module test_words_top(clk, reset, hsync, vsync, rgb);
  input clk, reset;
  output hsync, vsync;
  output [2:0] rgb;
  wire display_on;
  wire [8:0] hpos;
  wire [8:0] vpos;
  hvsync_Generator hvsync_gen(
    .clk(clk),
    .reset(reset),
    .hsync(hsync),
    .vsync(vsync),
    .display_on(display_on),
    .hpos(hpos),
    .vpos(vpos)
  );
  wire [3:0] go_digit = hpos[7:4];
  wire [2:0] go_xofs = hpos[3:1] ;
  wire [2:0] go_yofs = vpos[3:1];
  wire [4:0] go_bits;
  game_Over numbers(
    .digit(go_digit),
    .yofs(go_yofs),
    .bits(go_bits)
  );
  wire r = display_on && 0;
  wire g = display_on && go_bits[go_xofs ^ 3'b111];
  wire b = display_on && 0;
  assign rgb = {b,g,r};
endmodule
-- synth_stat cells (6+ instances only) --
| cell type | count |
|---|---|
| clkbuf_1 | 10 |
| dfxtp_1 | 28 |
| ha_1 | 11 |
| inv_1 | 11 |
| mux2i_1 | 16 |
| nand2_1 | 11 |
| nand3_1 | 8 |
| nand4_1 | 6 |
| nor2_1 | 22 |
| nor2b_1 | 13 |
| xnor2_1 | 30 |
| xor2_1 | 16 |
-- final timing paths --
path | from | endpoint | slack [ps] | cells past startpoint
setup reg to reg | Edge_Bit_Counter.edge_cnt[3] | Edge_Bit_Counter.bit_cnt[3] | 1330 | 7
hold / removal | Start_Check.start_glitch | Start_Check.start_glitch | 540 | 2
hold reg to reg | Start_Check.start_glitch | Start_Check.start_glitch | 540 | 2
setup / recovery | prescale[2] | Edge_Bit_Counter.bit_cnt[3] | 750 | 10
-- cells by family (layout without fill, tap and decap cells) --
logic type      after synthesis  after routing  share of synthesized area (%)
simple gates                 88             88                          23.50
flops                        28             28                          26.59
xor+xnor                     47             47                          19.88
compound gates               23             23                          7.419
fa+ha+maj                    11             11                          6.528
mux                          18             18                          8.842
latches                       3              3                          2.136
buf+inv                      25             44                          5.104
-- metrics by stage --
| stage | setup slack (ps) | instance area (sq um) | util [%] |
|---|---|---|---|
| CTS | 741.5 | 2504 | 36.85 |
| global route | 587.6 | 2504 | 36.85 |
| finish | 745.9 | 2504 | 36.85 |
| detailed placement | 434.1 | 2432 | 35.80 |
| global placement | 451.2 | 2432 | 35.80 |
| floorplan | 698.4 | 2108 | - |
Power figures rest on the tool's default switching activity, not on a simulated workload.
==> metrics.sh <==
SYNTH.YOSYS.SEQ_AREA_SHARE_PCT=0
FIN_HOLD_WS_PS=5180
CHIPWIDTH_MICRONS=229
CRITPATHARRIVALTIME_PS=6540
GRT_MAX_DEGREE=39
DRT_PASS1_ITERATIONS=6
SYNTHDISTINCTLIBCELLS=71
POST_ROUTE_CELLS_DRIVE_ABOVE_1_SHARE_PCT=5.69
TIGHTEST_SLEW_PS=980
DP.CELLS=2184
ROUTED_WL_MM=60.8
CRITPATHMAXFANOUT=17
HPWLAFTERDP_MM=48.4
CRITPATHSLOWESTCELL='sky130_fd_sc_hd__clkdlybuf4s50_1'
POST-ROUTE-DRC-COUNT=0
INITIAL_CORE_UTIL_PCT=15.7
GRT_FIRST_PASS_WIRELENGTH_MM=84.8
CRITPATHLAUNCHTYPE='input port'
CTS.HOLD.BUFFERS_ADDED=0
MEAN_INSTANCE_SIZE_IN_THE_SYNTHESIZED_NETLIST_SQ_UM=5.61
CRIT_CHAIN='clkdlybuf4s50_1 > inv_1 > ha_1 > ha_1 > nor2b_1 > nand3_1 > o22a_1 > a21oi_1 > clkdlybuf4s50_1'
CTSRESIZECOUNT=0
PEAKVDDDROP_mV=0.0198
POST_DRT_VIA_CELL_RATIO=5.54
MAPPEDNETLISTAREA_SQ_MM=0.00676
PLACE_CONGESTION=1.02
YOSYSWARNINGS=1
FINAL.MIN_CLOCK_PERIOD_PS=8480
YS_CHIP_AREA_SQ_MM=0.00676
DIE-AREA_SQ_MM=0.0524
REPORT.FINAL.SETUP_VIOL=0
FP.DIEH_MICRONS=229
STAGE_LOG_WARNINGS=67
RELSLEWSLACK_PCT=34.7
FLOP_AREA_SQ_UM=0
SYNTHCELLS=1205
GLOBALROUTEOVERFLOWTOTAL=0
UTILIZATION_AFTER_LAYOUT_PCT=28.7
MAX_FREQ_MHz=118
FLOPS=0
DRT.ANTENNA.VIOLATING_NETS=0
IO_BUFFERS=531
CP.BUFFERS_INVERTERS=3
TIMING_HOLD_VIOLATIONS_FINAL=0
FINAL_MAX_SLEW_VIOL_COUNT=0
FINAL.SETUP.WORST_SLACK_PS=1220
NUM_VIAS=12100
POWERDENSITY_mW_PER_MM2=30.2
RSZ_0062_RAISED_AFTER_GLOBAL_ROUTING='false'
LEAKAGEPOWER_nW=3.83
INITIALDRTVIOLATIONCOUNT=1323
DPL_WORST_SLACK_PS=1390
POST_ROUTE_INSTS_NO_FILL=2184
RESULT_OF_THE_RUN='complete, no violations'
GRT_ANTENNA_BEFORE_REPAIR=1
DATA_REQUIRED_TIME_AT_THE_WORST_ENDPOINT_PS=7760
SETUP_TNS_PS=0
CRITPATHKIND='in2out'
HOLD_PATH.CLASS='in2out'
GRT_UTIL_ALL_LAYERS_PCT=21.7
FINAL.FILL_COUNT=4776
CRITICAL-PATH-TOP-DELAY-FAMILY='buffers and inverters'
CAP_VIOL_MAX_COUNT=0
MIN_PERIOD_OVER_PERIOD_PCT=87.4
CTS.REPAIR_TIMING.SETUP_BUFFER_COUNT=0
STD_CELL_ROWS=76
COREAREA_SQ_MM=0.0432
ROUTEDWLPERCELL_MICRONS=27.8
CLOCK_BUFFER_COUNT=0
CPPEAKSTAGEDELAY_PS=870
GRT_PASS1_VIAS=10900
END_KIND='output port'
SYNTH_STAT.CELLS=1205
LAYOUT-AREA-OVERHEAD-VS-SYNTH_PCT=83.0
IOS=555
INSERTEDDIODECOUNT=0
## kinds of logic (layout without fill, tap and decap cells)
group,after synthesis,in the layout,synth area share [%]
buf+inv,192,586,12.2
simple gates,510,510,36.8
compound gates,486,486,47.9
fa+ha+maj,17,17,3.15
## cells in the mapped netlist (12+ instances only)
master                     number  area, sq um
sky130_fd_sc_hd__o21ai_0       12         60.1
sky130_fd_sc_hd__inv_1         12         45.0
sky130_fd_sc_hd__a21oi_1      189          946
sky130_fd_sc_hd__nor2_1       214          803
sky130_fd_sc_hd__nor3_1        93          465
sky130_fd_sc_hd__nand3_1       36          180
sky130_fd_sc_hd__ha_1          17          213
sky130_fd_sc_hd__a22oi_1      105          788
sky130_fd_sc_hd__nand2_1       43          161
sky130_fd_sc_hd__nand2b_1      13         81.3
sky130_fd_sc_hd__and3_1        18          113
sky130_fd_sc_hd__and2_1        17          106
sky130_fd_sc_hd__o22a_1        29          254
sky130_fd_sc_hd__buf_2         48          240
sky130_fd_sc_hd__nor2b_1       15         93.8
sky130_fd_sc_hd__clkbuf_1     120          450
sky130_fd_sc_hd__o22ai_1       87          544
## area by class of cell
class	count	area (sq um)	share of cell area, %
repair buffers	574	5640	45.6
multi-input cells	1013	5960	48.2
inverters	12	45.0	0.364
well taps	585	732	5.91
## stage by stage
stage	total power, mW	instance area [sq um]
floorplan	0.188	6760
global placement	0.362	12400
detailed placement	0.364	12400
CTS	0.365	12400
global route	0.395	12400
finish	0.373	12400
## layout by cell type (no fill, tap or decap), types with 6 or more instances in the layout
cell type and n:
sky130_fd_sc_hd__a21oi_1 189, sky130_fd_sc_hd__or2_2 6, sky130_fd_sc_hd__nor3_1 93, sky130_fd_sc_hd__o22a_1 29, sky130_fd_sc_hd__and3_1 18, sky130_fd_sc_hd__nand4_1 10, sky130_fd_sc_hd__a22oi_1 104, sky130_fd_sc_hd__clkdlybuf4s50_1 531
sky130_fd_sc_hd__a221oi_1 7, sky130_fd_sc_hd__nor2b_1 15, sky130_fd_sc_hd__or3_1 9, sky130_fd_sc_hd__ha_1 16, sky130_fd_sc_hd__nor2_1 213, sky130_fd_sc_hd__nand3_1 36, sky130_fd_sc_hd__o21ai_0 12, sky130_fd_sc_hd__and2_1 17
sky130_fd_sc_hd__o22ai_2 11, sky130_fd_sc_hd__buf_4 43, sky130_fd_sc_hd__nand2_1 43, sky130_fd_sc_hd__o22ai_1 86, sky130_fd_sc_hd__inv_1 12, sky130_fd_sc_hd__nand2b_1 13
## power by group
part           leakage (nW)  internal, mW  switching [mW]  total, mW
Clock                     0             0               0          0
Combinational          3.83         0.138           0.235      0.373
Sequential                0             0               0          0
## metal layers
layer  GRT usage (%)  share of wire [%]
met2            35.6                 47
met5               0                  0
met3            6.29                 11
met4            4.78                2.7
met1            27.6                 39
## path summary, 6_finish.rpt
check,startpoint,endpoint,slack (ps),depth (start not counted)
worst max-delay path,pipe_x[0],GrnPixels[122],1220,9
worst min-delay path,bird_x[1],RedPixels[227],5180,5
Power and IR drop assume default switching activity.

::::::

■ **Exercise details**
Go through the entries above and count the lines containing "gates". Give the number only.

■ **Solution to the problem**
4